In the Old Testament we find a metaphorical reference to this kind of “stuckness” in the story of Lot and his wife. In the legend, three angles come to Sodom and advise Lot, the one good man in the whole city, to take his family and flee before the city is destroyed. Their warning contains one stipulation: no one can look back. Lot’s wife disobeys the warning and for reasons open to interpretation looks back over the doomed city. For her disobedience she is turned into a pillar of salt (which some claim can still be seen today in the harsh, stone mountains surrounding the Dead Sea).
Lot's Wife Looks Back |
Lot's Wife turned into a Pillar of Salt |
If, as we wrote in our prior article, legends can be a guide for clinical work (Shalit, 2008; Rycroft, 1995; Ferenczi, 1932, Jung, 1996, McGurn, 1998), then it behooves us to wonder not just about the tragic ending of the Orpheus story but also about the punishment of Lot’s wife. It seems as though there is a universal injunction, appearing in different legends from different eras, against “looking back”. We can wonder, for example, what is the symbolic meaning in the universal story of Peter Pan of the fact that young Peter has no shadow (when according to Jungians, we all have a shadowy side about which we are less aware and usually don’t want to know about, i.e., don’t want to look backwards, or behind our backs at our shadows).
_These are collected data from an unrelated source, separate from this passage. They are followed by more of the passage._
This design comes from an exercise in tuning for small area, a short achievable clock period and few clock cycles per item on the open sky130 flow, not from production work.
The RTL was checked by simulation tests, not by an equivalence proof against the original design.

==> flow/design.v, too long to show whole: its modules and the start of the top module <==
// module mhdg_wrap: 19 lines
// module magnetometer_heading_core: 1708 lines
module magnetometer_heading_core #(
    parameter int CORDIC_STEPS = mhdg_pkg::CORDIC_STEPS_DEF,
    parameter int SAMPLE_WIDTH = mhdg_pkg::SAMPLE_WIDTH_DEF
) (
    input  logic                                i_clk,
    input  logic                                i_rst_n,
    input  logic                                i_s_tvalid,
    output logic                                o_s_tready,
    input  logic [mhdg_pkg::S_TDATA_W-1:0]      i_s_tdata,    
    input  logic                                i_s_tuser,    
    output logic                                o_m_tvalid,
    input  logic                                i_m_tready,
    output logic [mhdg_pkg::M_TDATA_W-1:0]      o_m_tdata,    
    input  logic                                i_cfg_we,
    input  logic [mhdg_pkg::CFG_IDX_W-1:0]      i_cfg_idx,
    input  logic [mhdg_pkg::CFG_DATA_W-1:0]     i_cfg_data
);
  // ...
==> flow/flow/run.sh <==
#!/bin/bash
# The standard layout, except that the port buffers buffer_ports inserts are
# sky130_fd_sc_hd__buf_4 cells rather than the library's default choice.
set -euo pipefail
bash standard.sh 'BUFFER_PORTS_ARGS=-buffer_cell sky130_fd_sc_hd__buf_4' finish > standard_sh.log 2>&1
==> flow/standard.sh <==
#!/bin/bash
# synth_recipe.tcl (not shown) runs the flow's synth.tcl, then flattens the netlist and writes it again
# the make line also repeats each setting of config.mk as NAME=value (left out here)
make -C /OpenROAD-flow-scripts/flow DESIGN_CONFIG=/design/flow/config.mk WORK_HOME=/design/flow/orfs CLKGATE_MAP_FILE= SYNTH_SCRIPT=/design/flow/synth_recipe.tcl "${@:-finish}"
==> flow/config.mk <==
export PLATFORM = sky130hd
export DESIGN_NAME = magnetometer_heading_core
export DESIGN_NICKNAME = magnetometer_heading_core
export VERILOG_FILES = /design/flow/design.v
export SDC_FILE = /design/flow/constraint.sdc
export NUM_CORES = 4
export LEC_CHECK = 0
export ABC_AREA = 1
export CAP_MARGIN = 20
export CORE_MARGIN = 2
export CORE_UTILIZATION = 40
export GPL_TIMING_DRIVEN = 0
export SLEW_MARGIN = 20
==> flow/constraint.sdc <==
create_clock -name core_clock -period 13.0 [get_ports {i_clk}]
set_input_delay 2.6000 -clock core_clock [delete_from_list [all_inputs] [get_ports {i_clk}]]
set_output_delay 2.6000 -clock core_clock [all_outputs]
set_load 0.01 [all_outputs]
==> flow_summary.toml, run 1 <==
[outcome]
outcome = "timing/DRC/antenna clean"

[yosys]
synth_top_area_frac = 0.3571
synthTopCellsByCount = "nand2_1 (1807), inv_1 (1265), edfxtp_1 (1157)"
synth.most_common_cell = "nand2_1"
synth_xor_area_frac = 0.1250
synthFlopType = "edfxtp_1"

[sta]
finalSetupTns_ps = 0
whs_ps = 415.4
tightest_slew_ps = 1172

[routing]
viasPerCell = 5.173

[clocking]
clk_latency_ps = 830
cts_max_level = 4
postCtsHoldBufs = 0
cts_made_buffers = 158
cts_tree = "yes"
clk_pin_slew_worst_paths_ps = 60
ctsResizeCount = 0

[floorplanning]
taps = 3202
die_area_sq_mm = 0.2472

[final_layout]
nClkBuffers = 197
clock_area_frac = 0.04927
num-nonclk-inverters = 1336
layout_commonest_cell = "nand2_1"
multi_input_cells = 7529
stdcell_count = 14124
insertedDiodeCount = 2

[global_routing]
use_met1 = 0.2838

[worst_setup_path]
cpMostUsedCell = "o21ai_0"
path_max_fanout = 10

[placed_design]
portBuffers = 84

[worst_hold_path]
hold_path.class = "flop to flop"
Testbench counts, summed over its fixed seeds: cycles 4,080, items 3,072.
What are the implications for our clinical work of “looking back”? This question is particularly relevant to psychodynamic psychotherapists because the injunction to not look back contradicts one of psychoanalysis’ basic assumptions, that looking back over our lives is an essential condition for transformation and growth?
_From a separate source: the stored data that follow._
This design comes from an exercise in tuning for small area, a short achievable clock period and few clock cycles per item on the open sky130 flow, not from production work.
Function was not checked in any run shown here: the RTL went through the layout flow alone.
No activity file was given, so power comes from the tool's default toggle rates.

==> flow/design.v, too long to show whole: its modules and the start of the top module <==
// module round_n_sat: 22 lines
// module iir_mac_dsp48: 782 lines
// module iir_fa: 4 lines
// module iir_ha: 4 lines
// module iir_cascade_sched: 271 lines
module iir_cascade_sched
#(
    parameter int Nsec   = 4,
    parameter int Ndint  = 3,
    parameter int Ndfrac = 22,
    parameter int Ncint  = 4,
    parameter int Ncfrac = 14
) (
    input  logic                       clk,
    input  logic                       reset,
    input  logic                       dv_in,
    input  logic [Ndint+Ndfrac-1:0]    d_in,
    output logic                       dv_out,
    output logic [Ndint+Ndfrac-1:0]    d_out,
    output logic                       busy,
    input  logic                       flush,
    input  logic                       coef_we,
    input  logic [$clog2(Nsec)+2:0]    coef_addr,
    input  logic [Ncint+Ncfrac-1:0]    coef_data,
    output logic                       ovr,
    output logic                       coef_err,
    input  logic                       err_clr
);
  // ...
==> flow/flow/run.sh <==
#!/bin/bash
set -euo pipefail
cd "$(dirname "${BASH_SOURCE[0]}")/.."
bash standard.sh SETUP_SLACK_MARGIN=6.5 finish > standard_flow.log 2>&1
==> flow/standard.sh <==
#!/bin/bash
# synth_recipe.tcl (not shown) runs the flow's synth.tcl, then flattens the netlist and writes it again
# the make line also repeats each setting of config.mk as NAME=value (left out here)
make -C /OpenROAD-flow-scripts/flow DESIGN_CONFIG=/design/flow/config.mk WORK_HOME=/design/flow/orfs CLKGATE_MAP_FILE= SYNTH_SCRIPT=/design/flow/synth_recipe.tcl "${@:-finish}"
==> flow/config.mk <==
export PLATFORM = sky130hd
export DESIGN_NAME = iir_cascade_sched
export DESIGN_NICKNAME = iir_cascade_sched
export VERILOG_FILES = /design/flow/design.v
export SDC_FILE = /design/flow/constraint.sdc
export NUM_CORES = 4
export LEC_CHECK = 0
export CAP_MARGIN = 20
export CORE_MARGIN = 2
export CORE_UTILIZATION = 40
export CTS_BUF_LIST = sky130_fd_sc_hd__clkbuf_16
export CTS_CLUSTER_DIAMETER = 120
export CTS_CLUSTER_SIZE = 20
export SLEW_MARGIN = 20
export SYNTH_HIERARCHICAL = 1
==> flow/constraint.sdc <==
create_clock -name core_clock -period 12.5 [get_ports {clk}]
set_input_delay 2.5000 -clock core_clock [delete_from_list [all_inputs] [get_ports {clk}]]
set_output_delay 2.5000 -clock core_clock [all_outputs]
set_load 0.01 [all_outputs]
Peter Pan: the Boy Who Had no Shadow |
The urge to look back, and the injunction against doing so, has been related to differently by different writers. Freud himself wrote in his essay, “Remembering, Repeating and Working Through” (Freud, 1914) of the need to find solutions to old issues and move forward. Ferenczi wrote about the importance of creating a particular music-like attitude in the consulting room which can help the patient move out of his old patterns.
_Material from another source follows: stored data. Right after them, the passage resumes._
This design comes from an exercise in tuning for small area, a short achievable clock period and few clock cycles per item on the open sky130 flow, not from production work. Function was not checked in any run shown here: the RTL went through the layout flow alone.

## flow/design.v (module list and top-level ports; edited modules follow where they fit)
// module cpid_cfg: 30 lines
// module cpid_trees: 3380 lines
// module cpid_add17: 100 lines
// module cpid_add18: 107 lines
// module cpid_add16: 97 lines
// module cpid_add38: 237 lines
// module cpid_add40: 255 lines
// module clamped_pid_controller: 283 lines
module clamped_pid_controller #(
    parameter int GAIN_FRAC_BITS = 16
) (
    input  logic                                i_clk,
    input  logic                                i_rst_n,
    input  logic                                i_cfg_we,
    input  logic [cpid_pkg::CFG_IDX_W-1:0]      i_cfg_idx,
    input  logic [cpid_pkg::CFG_DATA_W-1:0]     i_cfg_data,
    input  logic                                i_valid,
    output logic                                o_stall,
    input  logic signed [cpid_pkg::SAMPLE_W-1:0] i_setpoint,
    input  logic signed [cpid_pkg::SAMPLE_W-1:0] i_measured,
    input  logic                                i_clear_integ,
    output logic                                o_valid,
    input  logic                                i_stall,
    output logic signed [cpid_pkg::DRIVE_W-1:0] o_drive,
    output logic                                o_clamped
);
  // ...
==> flow/run.sh <==
#!/bin/bash
# synth_recipe.tcl (not shown) runs the flow's synth.tcl, then flattens the netlist and writes it again
# the make line also repeats each setting of config.mk as NAME=value (left out here)
make -C /OpenROAD-flow-scripts/flow DESIGN_CONFIG=/design/flow/config.mk WORK_HOME=/design/flow/orfs CLKGATE_MAP_FILE= SYNTH_SCRIPT=/design/flow/synth_recipe.tcl finish
==> flow/config.mk <==
export PLATFORM = sky130hd
export DESIGN_NAME = clamped_pid_controller
export DESIGN_NICKNAME = clamped_pid_controller
export VERILOG_FILES = /design/flow/design.v
export SDC_FILE = /design/flow/constraint.sdc
export NUM_CORES = 4
export LEC_CHECK = 0
export ABC_AREA = 1
export CAP_MARGIN = 20
export CORE_MARGIN = 2
export CORE_UTILIZATION = 50
export SETUP_SLACK_MARGIN = 5
export SLEW_MARGIN = 20
==> flow/constraint.sdc <==
create_clock -name core_clock -period 10.0 [get_ports {i_clk}]
set_input_delay 2.0000 -clock core_clock [delete_from_list [all_inputs] [get_ports {i_clk}]]
set_output_delay 2.0000 -clock core_clock [all_outputs]
set_load 0.01 [all_outputs]
==> results by group, run 1 <==
Global route
  – Met3 Usage GRT: 6.90%
  – Number of global-route vias before repair: 35.7k

Finish
  – Layout Nets: 5799
  – Clkbuf count: 75
  – Fraction of layout cells with a size suffix above 1: 12.4%
  – Multi-input gates: 3204
  – Number of sequential cells: 518
  – Buffers excl. clock: 217
  – NonClk Buf Share: 4.03%

Logic synthesis
  – Synth Flop Type: dfxtp_1
  – Post-synth top cells: inv_1 (813), xor2_1 (632), fa_1 (589), nand2_1 (503), o22ai_1 (492)
  – Number of synthesized flops with an enable pin: 175
  – Mapped Cells: 4835
  – Post-Synth Simple-Gate Area: 7.64%
  – Dominant cell type by area after synthesis: fa_1
  – Count leader, synth: inv_1
  – Register area share after synthesis: 26.3%

Drt
  – Met3 WL: 12900 um
  – Highest routed layer: met4

Setup path
  – CP max stage delay: 0.41 ns

Run status
  – Status: finished clean

Clock tree
  – Clock sinks: 518

Place
  – Post-DP Area: 0.0478 mm2

Floorplanning
  – Starting density of the core: 50.4%

Timing
  – Fin crit share: 52.8%
==> run 2: changes to the inputs <==
==> flow/flow/run.sh (new file) <==
#!/bin/bash
set -euo pipefail
bash standard.sh SETUP_SLACK_MARGIN=6.5 finish > standard_flow.log 2>&1
==> flow/standard.sh (new file) <==
#!/bin/bash
# synth_recipe.tcl (not shown) runs the flow's synth.tcl, then flattens the netlist and writes it again
# the make line also repeats each setting of config.mk as NAME=value (left out here)
make -C /OpenROAD-flow-scripts/flow DESIGN_CONFIG=/design/flow/config.mk WORK_HOME=/design/flow/orfs CLKGATE_MAP_FILE= SYNTH_SCRIPT=/design/flow/synth_recipe.tcl "${@:-finish}"
--- a/flow/config.mk
+++ b/flow/config.mk
@@ -11,3 +11,2 @@
 export CORE_UTILIZATION = 50
-export SETUP_SLACK_MARGIN = 5
 export SLEW_MARGIN = 20
removed: flow/run.sh
==> run 2 against run 1 <==
Effect of this change: core utilization increased by 7.1 points; first-iteration DRC count grew 2.2%; via count grew 6.0%; worst hold slack improved by 0.010 ns; global-route usage grew 2.2 points; critical path depth grew 1; final cell count rose by 5.4%; setup slack worse by 0.065 ns; synthesized cell count stayed put; non-clock buffer count rose by 314; clock skew is 0.016 ns higher; critical path type unchanged.
==> results by group, run 2 <==
Finish
  – Final Cell Area: 0.0591 mm2 (was 0.0526 mm2)
  – # fillers: 7114 (was 7862)
  – Max reg flops: 90 (unchanged)
  – Area growth syn-to-layout: 28.3% (was 14.2%)
  – Layout Nets: 6126 (was 5799)
  – Regs by FF count: u_cfg.r_cfg: 90 flops, r_q: 68 flops, r_pd: 40 flops (unchanged)
  – Fraction of layout cells with a size suffix above 1: 28.3% (was 12.4%)
  – Commonest non-fill, non-tap cell in the layout: inv_1 (unchanged)
  – Final Core Density: 64.6% (was 57.5%)
  – Most frequent cells in the layout: inv_1 (663), xor2_1 (578), fa_1 (439), nand2_1 (401), o22ai_1 (358) (was inv_1 (776), xor2_1 (627), fa_1 (577), o22ai_1 (492), nand2_1 (412))
  – Largest Register: u_cfg.r_cfg (unchanged)

Floorplanning
  – Core Box Area: 0.0915 mm2 (unchanged)
  – Chip Height: 308 um (unchanged)
  – Starting density of the core: 50.4% (unchanged)
  – Io pins: 80 (unchanged)
  – Die W: 308 um (unchanged)
  – Die area: 0.0946 mm2 (unchanged)
  – Rows: 111 (unchanged)

Timing
  – Worst Skew: 0.0486 ns (was 0.0325 ns)
  – Endpoints failing setup: 0 (unchanged)
  – Worst setup margin: 4.66 ns (was 4.72 ns)
  – TNS Setup: 0 ns (unchanged)
  – Hold Violations, Final: 0 (unchanged)
  – F_max: 187 MHz (was 189 MHz)
  – Final Max Tran Viols: 0 (unchanged)
  – Max-slew headroom: 31.5% (was 29.8%)
  – Slew @ Worst Pin: 1.03 ns (was 1.05 ns)
  – Fin crit share: 53.4% (was 52.8%)
  – Unrepaired setup endpoints after global routing: true (unchanged)
  – Tmin final: 5.34 ns (was 5.28 ns)

Setup path
  – Max Fanout on Critical Path: 5 (was 4)
  – Reg2reg end: r_hd[2]$_DFFE_PP_ (was r_q[0][6]$_DFFE_PP_)
  – CP startpoint kind: flop (unchanged)
  – CP Class: reg -> reg (unchanged)
  – CP required: 10.56 ns (was 10.42 ns)
  – FF-to-FF Start: r_iout[0]$_DFF_P_ (was r_pd[0]$_DFF_P_)
  – Crit path capture type: flop (unchanged)
  – Crit path max-delay cell type: fa_2 (unchanged)
  – CP max stage delay: 0.40 ns (was 0.41 ns)
  – Crit path arrival time: 5.91 ns (was 5.70 ns)
  – R2R depth: 39 (was 38)
  – Setup slack, reg-to-reg: 4.66 ns (was 4.72 ns)

Clock tree
  – CTS tree: yes (unchanged)
  – Max clock buf depth: 3 (unchanged)
  – H-tree levels: 2 (unchanged)
  – Root buffer cell: clkbuf_16 (unchanged)
  – Total CTS buffers: 59 (was 58)
  – Hold Buf Count CTS: 0 (unchanged)
  – Clk latency of the worst-skew pair: 0.69 ns (was 0.67 ns)
  – Clock sinks: 518 (unchanged)
  – Clk pin slew, worst setup/hold paths: 0.06 ns (about the same)

Logic synthesis
  – Multiplexer share of the synthesized area: 0.274% (unchanged)
  – Register area share after synthesis: 26.3% (unchanged)
  – Yosys warns: 2 (unchanged)
  – Mapped Cells: 4835 (unchanged)
  – Number of synthesized flops with an enable pin: 175 (unchanged)
  – Synth Flop Type: dfxtp_1 (unchanged)
  – Post-Synth Simple-Gate Area: 7.64% (unchanged)
  – Top cells by area, synth: fa_1 (26%), dfxtp_1 (15%), xor2_1 (12%) (unchanged)
  – Largest family of logic cells by synthesized area: adder cells (unchanged)
  – Cell area after synthesis: 0.0461 mm2 (unchanged)
  – Flops & latches, synth: 518 (unchanged)
  – Count leader, synth: inv_1 (unchanged)
  – Syn_area_per_cell: 9.53 um2 (unchanged)
  – Post-synth top cells: inv_1 (813), xor2_1 (632), fa_1 (589), nand2_1 (503), o22ai_1 (492) (unchanged)
  – Library cells used by synthesis: 55 (unchanged)
  – Synth Area in Adders: 33.2% (unchanged)
  – Dominant cell type by area after synthesis: fa_1 (unchanged)
  – Post-synth ARST share: 0% (unchanged)
  – Xor and xnor area share after synthesis: 12.7% (unchanged)
  – Synth Area in Compound Gates: 10.6% (unchanged)
  – Post-synth top area share: 25.6% (unchanged)
  – Syn nets: 5764 (unchanged)

Drt
  – Drt drc: 0 (unchanged)
  – 1st-pass router iterations: 6 (was 8)
  – Number of nets with antenna violations after routing: 0 (unchanged)
  – Wire per inst: 24.7 um (was 23.4 um)
  – Via density: 5.74 (was 5.71)
  – Vias: 36.9k (was 34.8k)
  – WL final: 159000 um (was 143000 um)
  – 1st-iter DRT viols: 3445 (was 3370)

Worst hold path
  – Hold Crit Class: reg -> reg (unchanged)
  – Worst Hold Launch: r_v2$_SDFF_PN0_ (unchanged)
  – Endpoint, Worst Hold: r_v3$_SDFF_PN0_ (unchanged)
  – Hold Path Stages: 2 (unchanged)

Place
  – Setup Slack @ Placement: 3.94 ns (was 4.05 ns)
  – I/O Buffers: 79 (unchanged)
  – Hpwl dp: 104000 um (was 99700 um)
  – GPL Wtd Cong: 0.939 (was 0.936)
  – Post-DP Area: 0.0491 mm2 (was 0.0478 mm2)

Global route
  – Initial antenna violation count: 7 (was 2)
  – Largest net degree at the start of global routing: 65 (unchanged)
  – Number of global-route vias before repair: 37.3k (was 35.7k)
  – All-Layer GR Usage: 32.5% (was 30.3%)
  – Total grt overflow: 0 (unchanged)
  – Global-route wire length before repair: 230000 um (was 217000 um)

Run status
  – Status: finished clean (unchanged)

Run
  – Maximum Capacitance Violations: 0 (unchanged)
[run 2: worst max-delay path by stage]
| stage | startpoint | endpoint | slack [ns] | cells after the start |
|---|---|---|---|---|
| 2_1_floorplan | r_iout[0]$_DFF_P_ | r_q[0][16]$_DFFE_PP_ | 4.93 | 38 |
| 3_3_place_gp | r_iout[0]$_DFF_P_ | r_q[1][16]$_DFFE_PP_ | 4.10 | 37 |
| 3_5_place_dp | r_iout[0]$_DFF_P_ | r_hd[15]$_DFFE_PP_ | 3.94 | 37 |
| 4_1_cts | r_pd[0]$_DFF_P_ | r_hd[15]$_DFFE_PP_ | 4.57 | 37 |
| 5_1_grt | r_iout[0]$_DFF_P_ | r_hd[13]$_DFFE_PP_ | 4.33 | 39 |
| 6_report | r_iout[0]$_DFF_P_ | r_hd[2]$_DFFE_PP_ | 4.66 | 39 |
[run 2: routing by layer]
metal | track usage [%] | vias to the layer above | wire, um
met3 | 7.55 | 558 | 16000
met1 | 42.2 | 18200 | 61200
met4 | 17.0 | 4 | 10600
met2 | 50.9 | 1950 | 71400
li1 | - | 16300 | -
met5 | 0 | - | 25
[run 2: stage by stage]
step                hold slack, ns  instances
floorplan                    0.354       4835
global placement             0.411       5889
detailed placement           0.423       5890
finish                       0.438       6433
global route                 0.465       6433
CTS                          0.440       6293
[run 2: final cells by class]
class	instances	area, um2	share of cell area (%)
repair inverters	9	108	0.182
clock buffers	79	1650	2.80
clock inverters	31	410	0.694
well taps	1186	1480	2.51
diodes	1	2.50	0.00423
flip-flops and latches	518	12200	20.7
inverters	870	3960	6.70
multi-input cells	3208	33700	57.0
repair buffers	531	5580	9.43
[run 2: logic make-up (layout without fill, tap and decap cells)]
family / after synthesis / count (layout)
AO/OA/AOI/OAI: 806 / 806
XOR/XNOR: 669 / 669
adder cells (fa/ha/maj): 868 / 868
buffers and inverters: 1119 / 1520
flip-flops: 518 / 518
multiplexers: 12 / 12
other: 0 / 1
AND/OR/NAND/NOR: 843 / 853
[run 2: worst max-delay path, delay by kind of cell, from the launching register on]
kind / cells / cell delay [ns]
AND/OR/NAND/NOR: 20 / 1.73
AO/OA/AOI/OAI: 8 / 1.24
adder cells (fa/ha/maj): 4 / 1.18
buffers and inverters: 7 / 0.72
flip-flops: 1 / 0.33
[run 2: repair_timing]
item | in CTS | in global routing
setup endpoints to repair | 411 | 298
cloned | 30 | 8
buffers inserted | 263 | 130
resized for setup | 717 | 424
pin swaps | 295 | 250

-- re-timing with driven ports --
The flow's constraints put no driver on any port. The routed layouts listed below were extracted and timed again, unchanged, in two steps. Step 1 assumes that a clkbuf_16 drives the clock port and a buf_2 every other input. Step 2 times the ports against the registers' clock, not the clock port: input delays grow and output delays shrink by t, the midpoint of the rising clock arrivals with the driver on. Three values: ideal ports, drivers, drivers and shift; two values: the first two.
| run | t, ns | setup WS [ns] | pins driven straight from the clock port |
|---|---|---|---|
| run 1 | 0.720 | 4.723 / 4.723 / 4.451 | 1 |
| run 2 | 0.745 | 4.658 / 4.658 / 4.658 | 1 |
After both steps every run listed still meets setup and hold. For run 1, which loses most, drivers alone change the setup slack by 0.000 ns; drivers and shift together by -0.272 ns.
And of course it is not just psychotherapists who have pondered the meanings of the Lot story. In an article by David Heyd (2004), the author - a philosopher - understands the biblical story to be telling us to look forward in our lives, not return to a fixated past. He writes:
“Looking back is a deadening act. It surely goes against the evolutionary imperative: if chased by a predator, run away as quickly as possible: any attempt to look back may cause one to waste time, maybe be hunted down.”
“We are not built so as to simultaneously look back and move on.”
“Moving forwards is flowing on with time, whereas looking back, being stuck with the past, is an attempt to abolish time by freezing it.”
“The future-oriented perspective presupposes the human capacity to change, to transform ones own personality and the world.”Lot and his daughters did not look back, he points out. They went on to survive and even have sexual lives, however perverted (He slept with his two daughters). For Heyd, looking forward is the way to revitalization and survival.